# Task requirements:
Please copy exactly the lines from the top of the data through the line containing "In this exercise", and nothing else.

Dataset entries:

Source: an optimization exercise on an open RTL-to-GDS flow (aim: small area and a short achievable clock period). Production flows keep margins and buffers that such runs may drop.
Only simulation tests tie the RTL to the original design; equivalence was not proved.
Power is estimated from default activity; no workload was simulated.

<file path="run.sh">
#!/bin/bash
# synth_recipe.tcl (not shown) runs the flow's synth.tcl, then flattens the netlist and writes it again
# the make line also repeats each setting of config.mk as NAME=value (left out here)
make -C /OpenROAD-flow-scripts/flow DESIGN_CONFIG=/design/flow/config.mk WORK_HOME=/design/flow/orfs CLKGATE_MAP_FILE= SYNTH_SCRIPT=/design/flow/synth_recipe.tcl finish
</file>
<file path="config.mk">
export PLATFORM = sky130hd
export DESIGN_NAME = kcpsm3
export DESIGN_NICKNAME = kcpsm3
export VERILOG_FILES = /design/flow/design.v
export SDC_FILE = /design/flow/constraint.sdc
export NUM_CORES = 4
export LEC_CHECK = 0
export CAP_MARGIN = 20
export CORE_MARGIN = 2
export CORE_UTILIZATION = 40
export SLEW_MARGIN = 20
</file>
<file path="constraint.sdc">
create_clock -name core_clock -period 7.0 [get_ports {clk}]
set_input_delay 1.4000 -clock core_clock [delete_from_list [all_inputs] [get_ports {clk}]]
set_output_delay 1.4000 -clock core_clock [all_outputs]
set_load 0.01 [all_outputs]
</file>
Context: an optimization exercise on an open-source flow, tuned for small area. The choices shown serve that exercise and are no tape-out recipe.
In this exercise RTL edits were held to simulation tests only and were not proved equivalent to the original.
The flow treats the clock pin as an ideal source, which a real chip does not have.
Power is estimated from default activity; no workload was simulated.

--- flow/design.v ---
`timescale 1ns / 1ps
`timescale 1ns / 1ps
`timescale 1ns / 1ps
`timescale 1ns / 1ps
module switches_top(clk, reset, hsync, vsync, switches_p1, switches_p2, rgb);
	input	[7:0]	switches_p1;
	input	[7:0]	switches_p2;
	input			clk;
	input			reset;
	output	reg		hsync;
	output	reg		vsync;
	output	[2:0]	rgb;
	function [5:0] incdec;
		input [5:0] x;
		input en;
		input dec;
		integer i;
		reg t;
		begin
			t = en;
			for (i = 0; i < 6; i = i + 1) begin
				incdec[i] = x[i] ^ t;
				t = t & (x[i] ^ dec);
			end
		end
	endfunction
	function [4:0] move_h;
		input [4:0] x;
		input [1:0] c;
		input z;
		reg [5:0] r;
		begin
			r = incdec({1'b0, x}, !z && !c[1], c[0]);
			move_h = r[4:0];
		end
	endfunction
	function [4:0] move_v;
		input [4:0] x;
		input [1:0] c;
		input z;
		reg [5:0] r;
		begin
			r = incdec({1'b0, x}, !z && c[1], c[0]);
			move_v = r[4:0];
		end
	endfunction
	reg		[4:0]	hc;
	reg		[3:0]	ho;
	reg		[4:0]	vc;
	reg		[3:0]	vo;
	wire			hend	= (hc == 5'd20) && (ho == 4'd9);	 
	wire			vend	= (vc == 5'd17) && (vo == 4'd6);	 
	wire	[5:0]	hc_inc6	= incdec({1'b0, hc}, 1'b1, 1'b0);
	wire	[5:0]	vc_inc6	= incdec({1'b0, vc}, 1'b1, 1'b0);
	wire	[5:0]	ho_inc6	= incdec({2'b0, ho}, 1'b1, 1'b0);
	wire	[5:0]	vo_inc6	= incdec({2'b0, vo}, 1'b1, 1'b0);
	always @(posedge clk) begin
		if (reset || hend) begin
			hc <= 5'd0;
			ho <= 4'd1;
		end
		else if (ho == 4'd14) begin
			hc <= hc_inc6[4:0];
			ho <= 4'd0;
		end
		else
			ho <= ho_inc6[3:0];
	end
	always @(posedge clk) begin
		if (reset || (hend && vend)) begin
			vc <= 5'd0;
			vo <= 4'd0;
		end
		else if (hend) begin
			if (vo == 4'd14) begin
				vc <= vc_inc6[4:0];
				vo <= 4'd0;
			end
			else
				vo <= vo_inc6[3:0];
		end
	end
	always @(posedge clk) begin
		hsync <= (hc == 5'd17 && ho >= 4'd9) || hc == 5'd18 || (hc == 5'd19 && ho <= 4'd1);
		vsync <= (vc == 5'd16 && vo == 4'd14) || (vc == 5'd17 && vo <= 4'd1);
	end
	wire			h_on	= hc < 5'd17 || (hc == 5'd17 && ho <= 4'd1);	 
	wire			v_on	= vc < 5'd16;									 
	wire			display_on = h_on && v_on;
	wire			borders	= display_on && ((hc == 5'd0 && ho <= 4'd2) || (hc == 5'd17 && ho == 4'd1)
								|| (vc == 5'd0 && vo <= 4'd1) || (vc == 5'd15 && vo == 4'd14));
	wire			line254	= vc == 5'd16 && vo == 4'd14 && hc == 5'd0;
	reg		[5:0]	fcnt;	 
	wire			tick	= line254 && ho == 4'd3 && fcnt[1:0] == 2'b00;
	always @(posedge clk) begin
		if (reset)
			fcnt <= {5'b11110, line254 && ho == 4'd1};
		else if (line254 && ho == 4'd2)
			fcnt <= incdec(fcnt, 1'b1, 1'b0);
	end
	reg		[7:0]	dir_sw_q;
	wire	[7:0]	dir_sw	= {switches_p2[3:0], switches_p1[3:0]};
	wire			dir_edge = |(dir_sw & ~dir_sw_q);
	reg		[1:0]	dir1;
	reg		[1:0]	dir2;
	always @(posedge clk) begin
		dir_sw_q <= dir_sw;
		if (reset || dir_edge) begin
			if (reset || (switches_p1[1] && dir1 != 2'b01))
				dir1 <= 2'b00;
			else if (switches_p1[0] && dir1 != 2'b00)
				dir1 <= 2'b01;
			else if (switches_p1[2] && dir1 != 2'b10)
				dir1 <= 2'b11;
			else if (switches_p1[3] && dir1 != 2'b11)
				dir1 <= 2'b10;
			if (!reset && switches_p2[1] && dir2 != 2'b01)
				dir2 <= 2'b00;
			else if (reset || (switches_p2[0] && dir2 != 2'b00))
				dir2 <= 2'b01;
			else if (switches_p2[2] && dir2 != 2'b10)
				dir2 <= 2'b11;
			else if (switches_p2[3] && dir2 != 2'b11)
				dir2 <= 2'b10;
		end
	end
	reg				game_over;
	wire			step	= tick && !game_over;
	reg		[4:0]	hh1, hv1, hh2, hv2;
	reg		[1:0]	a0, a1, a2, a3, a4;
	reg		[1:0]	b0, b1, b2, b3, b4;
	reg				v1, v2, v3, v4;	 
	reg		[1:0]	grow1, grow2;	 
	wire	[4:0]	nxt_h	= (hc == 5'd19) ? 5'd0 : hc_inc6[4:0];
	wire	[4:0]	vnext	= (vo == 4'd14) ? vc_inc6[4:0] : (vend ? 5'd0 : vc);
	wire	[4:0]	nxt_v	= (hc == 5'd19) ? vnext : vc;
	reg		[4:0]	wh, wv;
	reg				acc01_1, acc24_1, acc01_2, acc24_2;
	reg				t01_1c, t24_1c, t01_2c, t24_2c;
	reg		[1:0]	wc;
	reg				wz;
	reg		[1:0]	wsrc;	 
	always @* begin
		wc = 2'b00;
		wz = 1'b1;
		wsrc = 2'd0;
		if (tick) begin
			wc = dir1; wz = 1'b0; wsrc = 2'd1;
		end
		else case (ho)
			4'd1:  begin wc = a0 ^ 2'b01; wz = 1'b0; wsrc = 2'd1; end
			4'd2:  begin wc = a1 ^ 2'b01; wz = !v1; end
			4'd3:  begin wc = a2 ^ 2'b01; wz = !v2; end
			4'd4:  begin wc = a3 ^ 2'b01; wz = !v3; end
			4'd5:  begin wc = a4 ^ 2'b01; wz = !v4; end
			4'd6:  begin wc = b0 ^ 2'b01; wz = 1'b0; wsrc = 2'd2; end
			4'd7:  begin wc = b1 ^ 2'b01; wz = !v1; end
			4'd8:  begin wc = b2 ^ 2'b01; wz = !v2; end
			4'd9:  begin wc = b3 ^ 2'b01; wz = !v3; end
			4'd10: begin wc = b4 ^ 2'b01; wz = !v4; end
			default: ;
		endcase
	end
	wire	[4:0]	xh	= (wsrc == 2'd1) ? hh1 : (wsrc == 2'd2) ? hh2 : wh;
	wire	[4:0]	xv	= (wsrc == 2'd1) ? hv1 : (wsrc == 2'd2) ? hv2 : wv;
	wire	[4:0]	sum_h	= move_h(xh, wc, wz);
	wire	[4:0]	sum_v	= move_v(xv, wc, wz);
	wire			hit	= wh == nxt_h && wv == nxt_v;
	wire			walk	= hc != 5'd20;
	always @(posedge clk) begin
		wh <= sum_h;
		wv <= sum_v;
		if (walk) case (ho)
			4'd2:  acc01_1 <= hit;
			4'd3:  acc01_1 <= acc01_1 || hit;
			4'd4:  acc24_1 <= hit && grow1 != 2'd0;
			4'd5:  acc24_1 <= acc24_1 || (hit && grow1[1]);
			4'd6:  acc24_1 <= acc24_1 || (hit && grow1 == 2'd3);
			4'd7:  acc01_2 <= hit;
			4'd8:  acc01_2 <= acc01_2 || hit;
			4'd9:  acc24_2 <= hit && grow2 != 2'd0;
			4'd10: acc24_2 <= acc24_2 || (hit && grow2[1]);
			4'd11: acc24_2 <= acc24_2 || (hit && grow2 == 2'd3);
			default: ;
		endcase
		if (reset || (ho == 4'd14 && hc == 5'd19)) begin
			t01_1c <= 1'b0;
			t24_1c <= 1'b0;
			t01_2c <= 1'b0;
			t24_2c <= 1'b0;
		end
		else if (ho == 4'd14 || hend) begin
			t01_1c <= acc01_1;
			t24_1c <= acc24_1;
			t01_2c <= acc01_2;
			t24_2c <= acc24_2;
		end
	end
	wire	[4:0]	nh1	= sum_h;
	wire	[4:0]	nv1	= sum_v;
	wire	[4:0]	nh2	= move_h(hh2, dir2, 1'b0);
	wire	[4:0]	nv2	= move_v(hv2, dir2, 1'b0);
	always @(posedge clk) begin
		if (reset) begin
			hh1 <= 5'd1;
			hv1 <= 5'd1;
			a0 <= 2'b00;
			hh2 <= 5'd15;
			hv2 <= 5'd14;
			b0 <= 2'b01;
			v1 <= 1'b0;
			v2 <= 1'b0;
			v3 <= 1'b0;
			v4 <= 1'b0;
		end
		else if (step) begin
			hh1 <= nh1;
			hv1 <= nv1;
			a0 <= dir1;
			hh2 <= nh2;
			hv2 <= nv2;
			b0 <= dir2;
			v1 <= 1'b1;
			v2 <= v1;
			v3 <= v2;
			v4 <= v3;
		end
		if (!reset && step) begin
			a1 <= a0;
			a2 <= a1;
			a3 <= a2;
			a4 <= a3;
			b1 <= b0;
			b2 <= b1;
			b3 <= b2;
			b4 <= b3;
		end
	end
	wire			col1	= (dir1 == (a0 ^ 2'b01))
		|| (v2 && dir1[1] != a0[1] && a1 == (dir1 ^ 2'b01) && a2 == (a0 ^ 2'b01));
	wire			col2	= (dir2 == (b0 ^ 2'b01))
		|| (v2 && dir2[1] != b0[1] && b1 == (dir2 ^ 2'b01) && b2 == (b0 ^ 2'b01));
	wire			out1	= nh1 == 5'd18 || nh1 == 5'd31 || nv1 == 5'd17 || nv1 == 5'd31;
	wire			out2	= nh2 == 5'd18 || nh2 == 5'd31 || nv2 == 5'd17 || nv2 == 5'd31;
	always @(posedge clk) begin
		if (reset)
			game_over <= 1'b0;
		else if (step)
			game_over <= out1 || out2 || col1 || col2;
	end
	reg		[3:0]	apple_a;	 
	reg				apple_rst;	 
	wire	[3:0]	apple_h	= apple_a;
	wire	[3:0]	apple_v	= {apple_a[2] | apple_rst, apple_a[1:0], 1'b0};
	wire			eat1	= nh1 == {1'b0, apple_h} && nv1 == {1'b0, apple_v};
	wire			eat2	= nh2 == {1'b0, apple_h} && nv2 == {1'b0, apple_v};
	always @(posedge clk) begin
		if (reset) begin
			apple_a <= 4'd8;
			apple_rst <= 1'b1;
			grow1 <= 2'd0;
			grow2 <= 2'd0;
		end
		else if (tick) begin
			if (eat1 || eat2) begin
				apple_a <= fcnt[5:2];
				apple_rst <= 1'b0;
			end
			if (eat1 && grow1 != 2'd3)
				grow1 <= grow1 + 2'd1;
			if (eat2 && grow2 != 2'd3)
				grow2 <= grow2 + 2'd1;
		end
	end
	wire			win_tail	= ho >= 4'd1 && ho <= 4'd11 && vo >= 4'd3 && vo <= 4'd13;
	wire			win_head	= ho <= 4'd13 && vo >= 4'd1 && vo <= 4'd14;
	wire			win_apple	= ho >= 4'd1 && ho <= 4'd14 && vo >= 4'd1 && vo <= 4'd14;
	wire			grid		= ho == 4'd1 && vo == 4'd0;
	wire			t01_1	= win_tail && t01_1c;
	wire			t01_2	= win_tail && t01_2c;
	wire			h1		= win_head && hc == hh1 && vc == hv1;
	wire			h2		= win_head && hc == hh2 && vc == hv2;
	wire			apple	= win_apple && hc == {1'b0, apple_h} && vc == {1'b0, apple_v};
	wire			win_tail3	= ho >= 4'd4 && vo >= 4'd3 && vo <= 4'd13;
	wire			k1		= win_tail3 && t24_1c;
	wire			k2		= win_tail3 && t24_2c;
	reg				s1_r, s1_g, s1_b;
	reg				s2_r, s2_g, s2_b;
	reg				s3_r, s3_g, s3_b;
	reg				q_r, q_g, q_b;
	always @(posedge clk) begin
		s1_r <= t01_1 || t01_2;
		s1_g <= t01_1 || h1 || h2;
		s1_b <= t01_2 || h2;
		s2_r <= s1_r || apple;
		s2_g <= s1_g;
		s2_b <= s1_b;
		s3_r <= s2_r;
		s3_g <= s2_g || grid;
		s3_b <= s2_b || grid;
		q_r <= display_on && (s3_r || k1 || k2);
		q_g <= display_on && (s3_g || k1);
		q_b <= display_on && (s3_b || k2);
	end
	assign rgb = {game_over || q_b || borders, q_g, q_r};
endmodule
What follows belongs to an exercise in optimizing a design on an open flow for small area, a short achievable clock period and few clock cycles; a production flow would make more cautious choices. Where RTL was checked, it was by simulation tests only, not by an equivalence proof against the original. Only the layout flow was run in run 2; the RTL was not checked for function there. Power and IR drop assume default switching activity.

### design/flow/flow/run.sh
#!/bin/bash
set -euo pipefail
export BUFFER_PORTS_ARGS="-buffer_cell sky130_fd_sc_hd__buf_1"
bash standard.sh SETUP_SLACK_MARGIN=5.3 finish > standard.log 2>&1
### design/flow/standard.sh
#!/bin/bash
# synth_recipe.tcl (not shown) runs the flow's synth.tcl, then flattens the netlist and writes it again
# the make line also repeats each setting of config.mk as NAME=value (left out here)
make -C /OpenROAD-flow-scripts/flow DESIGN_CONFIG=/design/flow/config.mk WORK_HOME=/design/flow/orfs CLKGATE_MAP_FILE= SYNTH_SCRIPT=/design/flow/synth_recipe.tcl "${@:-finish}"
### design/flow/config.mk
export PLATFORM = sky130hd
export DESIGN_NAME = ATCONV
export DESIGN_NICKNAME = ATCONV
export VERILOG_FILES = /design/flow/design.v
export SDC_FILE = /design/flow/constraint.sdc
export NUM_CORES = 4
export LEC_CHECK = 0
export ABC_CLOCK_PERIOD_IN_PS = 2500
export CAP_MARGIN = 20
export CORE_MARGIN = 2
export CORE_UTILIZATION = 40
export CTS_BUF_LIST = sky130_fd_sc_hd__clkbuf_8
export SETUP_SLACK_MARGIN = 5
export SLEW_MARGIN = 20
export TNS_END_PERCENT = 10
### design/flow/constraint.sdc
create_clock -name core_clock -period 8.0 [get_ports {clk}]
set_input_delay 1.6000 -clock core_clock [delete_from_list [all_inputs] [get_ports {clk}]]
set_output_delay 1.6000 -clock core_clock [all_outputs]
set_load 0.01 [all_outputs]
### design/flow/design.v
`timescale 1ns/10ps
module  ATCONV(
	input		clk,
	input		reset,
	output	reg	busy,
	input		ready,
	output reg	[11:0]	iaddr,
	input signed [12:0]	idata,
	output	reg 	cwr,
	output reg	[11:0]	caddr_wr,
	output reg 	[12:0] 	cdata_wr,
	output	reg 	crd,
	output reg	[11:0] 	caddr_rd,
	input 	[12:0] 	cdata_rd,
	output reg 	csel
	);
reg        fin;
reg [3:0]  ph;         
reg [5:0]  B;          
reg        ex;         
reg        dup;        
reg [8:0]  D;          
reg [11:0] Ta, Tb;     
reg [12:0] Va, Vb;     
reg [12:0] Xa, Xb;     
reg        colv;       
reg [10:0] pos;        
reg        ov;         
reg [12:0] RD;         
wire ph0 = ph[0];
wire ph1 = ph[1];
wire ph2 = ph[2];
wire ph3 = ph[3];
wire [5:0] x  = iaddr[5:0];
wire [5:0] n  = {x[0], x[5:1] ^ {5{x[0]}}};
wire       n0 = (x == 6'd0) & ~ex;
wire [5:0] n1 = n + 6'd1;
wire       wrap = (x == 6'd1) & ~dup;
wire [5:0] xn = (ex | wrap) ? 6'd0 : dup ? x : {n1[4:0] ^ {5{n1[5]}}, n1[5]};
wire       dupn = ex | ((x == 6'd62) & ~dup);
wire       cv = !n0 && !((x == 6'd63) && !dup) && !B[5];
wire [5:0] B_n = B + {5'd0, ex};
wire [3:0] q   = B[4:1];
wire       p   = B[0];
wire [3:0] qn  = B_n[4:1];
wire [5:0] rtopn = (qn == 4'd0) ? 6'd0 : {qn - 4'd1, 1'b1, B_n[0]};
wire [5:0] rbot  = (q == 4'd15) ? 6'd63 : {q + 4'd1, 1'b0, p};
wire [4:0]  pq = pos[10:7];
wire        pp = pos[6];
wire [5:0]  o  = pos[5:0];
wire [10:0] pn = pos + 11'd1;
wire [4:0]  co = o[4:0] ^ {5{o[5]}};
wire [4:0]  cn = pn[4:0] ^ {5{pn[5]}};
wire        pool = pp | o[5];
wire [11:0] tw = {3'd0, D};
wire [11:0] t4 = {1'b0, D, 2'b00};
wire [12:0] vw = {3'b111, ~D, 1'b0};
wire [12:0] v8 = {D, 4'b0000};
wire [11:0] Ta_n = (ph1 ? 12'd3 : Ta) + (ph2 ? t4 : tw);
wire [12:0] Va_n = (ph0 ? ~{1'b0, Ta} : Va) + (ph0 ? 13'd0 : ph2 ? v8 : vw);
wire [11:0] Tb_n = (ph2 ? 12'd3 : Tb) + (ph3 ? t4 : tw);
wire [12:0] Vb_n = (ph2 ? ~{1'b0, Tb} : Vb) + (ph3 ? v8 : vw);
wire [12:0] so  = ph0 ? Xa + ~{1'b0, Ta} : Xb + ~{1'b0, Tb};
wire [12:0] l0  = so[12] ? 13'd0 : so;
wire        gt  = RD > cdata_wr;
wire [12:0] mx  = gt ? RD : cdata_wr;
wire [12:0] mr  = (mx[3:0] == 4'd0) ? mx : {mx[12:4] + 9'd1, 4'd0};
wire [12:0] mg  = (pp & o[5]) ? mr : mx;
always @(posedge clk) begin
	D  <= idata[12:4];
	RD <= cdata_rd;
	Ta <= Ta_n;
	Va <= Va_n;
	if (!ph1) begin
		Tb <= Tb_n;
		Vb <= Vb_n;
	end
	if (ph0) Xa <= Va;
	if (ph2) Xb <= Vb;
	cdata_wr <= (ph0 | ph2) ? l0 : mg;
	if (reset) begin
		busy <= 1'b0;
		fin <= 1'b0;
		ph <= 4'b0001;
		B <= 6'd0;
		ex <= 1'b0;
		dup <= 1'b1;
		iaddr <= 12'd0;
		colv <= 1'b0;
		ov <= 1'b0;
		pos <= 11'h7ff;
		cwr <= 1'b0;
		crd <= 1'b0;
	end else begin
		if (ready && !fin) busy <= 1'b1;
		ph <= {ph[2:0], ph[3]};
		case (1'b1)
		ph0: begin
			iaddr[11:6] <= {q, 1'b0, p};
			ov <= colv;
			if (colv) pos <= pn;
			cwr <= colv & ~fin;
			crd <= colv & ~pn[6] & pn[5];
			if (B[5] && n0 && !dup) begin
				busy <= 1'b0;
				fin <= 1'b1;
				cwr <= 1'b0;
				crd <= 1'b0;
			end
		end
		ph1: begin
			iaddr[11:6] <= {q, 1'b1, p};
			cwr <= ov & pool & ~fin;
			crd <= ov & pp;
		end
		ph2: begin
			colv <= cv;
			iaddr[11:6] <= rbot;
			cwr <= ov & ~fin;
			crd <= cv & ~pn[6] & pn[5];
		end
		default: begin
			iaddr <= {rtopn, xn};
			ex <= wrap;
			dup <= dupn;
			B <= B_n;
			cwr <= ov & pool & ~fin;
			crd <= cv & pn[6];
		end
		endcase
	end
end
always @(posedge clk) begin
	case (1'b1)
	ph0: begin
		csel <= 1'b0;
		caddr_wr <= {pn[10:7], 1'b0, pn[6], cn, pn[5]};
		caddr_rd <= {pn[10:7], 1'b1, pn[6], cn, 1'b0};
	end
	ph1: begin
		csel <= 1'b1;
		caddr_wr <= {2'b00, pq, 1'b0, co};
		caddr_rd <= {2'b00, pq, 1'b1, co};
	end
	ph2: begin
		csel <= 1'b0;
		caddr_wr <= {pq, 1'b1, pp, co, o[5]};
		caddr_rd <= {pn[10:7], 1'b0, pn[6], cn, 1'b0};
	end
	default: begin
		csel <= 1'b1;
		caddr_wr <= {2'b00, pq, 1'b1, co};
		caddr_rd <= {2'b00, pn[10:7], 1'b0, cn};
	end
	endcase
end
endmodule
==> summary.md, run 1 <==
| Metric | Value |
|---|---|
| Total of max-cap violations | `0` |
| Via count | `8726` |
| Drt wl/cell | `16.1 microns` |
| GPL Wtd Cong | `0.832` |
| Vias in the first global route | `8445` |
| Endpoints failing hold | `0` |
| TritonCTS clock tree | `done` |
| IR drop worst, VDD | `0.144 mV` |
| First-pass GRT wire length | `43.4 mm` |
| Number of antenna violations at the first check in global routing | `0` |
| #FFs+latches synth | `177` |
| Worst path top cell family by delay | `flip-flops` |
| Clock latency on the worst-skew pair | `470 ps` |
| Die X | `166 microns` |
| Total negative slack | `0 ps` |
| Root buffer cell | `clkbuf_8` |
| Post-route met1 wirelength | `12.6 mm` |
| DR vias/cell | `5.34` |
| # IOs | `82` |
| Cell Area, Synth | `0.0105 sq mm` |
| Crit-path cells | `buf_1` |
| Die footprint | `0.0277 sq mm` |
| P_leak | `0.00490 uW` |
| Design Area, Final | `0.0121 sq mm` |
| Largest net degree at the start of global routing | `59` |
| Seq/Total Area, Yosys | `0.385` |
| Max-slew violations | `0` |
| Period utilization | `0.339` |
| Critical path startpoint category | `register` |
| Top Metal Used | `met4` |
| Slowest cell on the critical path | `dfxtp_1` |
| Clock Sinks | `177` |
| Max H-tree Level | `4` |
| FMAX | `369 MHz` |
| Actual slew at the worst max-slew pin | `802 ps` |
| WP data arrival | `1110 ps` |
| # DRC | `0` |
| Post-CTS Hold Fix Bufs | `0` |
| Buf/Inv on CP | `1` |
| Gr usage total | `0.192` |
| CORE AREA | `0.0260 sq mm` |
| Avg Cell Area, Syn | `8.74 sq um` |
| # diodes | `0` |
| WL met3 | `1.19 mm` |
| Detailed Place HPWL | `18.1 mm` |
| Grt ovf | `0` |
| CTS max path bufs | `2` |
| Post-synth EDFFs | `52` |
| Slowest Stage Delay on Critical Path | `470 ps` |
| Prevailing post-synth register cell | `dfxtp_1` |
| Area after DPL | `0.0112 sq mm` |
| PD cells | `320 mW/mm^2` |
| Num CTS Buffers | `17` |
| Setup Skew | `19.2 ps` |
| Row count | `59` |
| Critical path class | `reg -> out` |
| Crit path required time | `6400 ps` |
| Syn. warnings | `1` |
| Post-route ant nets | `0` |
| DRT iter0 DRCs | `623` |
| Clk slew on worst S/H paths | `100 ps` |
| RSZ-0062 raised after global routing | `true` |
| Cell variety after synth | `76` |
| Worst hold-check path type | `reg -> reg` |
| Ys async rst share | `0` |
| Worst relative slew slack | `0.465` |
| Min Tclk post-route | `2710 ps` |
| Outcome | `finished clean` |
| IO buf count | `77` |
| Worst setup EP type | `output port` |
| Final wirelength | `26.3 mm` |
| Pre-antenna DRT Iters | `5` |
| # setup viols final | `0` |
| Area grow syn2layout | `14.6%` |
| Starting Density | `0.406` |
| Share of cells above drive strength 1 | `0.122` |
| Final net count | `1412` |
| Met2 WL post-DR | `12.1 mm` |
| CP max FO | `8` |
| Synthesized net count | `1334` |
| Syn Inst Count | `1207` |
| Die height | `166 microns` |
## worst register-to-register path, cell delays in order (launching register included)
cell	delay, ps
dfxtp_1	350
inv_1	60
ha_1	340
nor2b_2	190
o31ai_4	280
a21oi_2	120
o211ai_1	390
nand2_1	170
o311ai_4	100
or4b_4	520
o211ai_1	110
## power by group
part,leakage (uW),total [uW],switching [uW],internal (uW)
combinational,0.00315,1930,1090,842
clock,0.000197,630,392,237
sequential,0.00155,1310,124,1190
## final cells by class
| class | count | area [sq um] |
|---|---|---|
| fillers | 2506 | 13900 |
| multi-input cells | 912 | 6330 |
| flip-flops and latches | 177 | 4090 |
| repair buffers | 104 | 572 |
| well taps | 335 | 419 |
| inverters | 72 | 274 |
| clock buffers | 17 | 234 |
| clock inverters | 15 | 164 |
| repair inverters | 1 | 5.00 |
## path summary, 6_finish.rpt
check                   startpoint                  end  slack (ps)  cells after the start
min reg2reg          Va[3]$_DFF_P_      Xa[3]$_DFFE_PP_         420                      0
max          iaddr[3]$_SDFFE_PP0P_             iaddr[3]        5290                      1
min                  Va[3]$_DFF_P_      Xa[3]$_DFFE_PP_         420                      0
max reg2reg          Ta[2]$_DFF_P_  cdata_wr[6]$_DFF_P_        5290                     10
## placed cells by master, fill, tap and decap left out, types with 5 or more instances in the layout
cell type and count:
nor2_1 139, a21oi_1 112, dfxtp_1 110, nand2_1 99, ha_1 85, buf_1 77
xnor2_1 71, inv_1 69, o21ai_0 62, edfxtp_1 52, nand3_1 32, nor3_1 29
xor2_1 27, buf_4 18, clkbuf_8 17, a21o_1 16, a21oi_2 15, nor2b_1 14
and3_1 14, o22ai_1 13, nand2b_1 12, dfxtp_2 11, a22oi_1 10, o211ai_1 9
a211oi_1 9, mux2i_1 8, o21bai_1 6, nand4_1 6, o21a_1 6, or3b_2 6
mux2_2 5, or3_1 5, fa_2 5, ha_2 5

# Response area:
Source: an optimization exercise on an open RTL-to-GDS flow (aim: small area and a short achievable clock period). Production flows keep margins and buffers that such runs may drop.
Only simulation tests tie the RTL to the original design; equivalence was not proved.
Power is estimated from default activity; no workload was simulated.

<file path="run.sh">
#!/bin/bash
# synth_recipe.tcl (not shown) runs the flow's synth.tcl, then flattens the netlist and writes it again
# the make line also repeats each setting of config.mk as NAME=value (left out here)
make -C /OpenROAD-flow-scripts/flow DESIGN_CONFIG=/design/flow/config.mk WORK_HOME=/design/flow/orfs CLKGATE_MAP_FILE= SYNTH_SCRIPT=/design/flow/synth_recipe.tcl finish
</file>
<file path="config.mk">
export PLATFORM = sky130hd
export DESIGN_NAME = kcpsm3
export DESIGN_NICKNAME = kcpsm3
export VERILOG_FILES = /design/flow/design.v
export SDC_FILE = /design/flow/constraint.sdc
export NUM_CORES = 4
export LEC_CHECK = 0
export CAP_MARGIN = 20
export CORE_MARGIN = 2
export CORE_UTILIZATION = 40
export SLEW_MARGIN = 20
</file>
<file path="constraint.sdc">
create_clock -name core_clock -period 7.0 [get_ports {clk}]
set_input_delay 1.4000 -clock core_clock [delete_from_list [all_inputs] [get_ports {clk}]]
set_output_delay 1.4000 -clock core_clock [all_outputs]
set_load 0.01 [all_outputs]
</file>
Context: an optimization exercise on an open-source flow, tuned for small area. The choices shown serve that exercise and are no tape-out recipe.
In this exercise RTL edits were held to simulation tests only and were not proved equivalent to the original.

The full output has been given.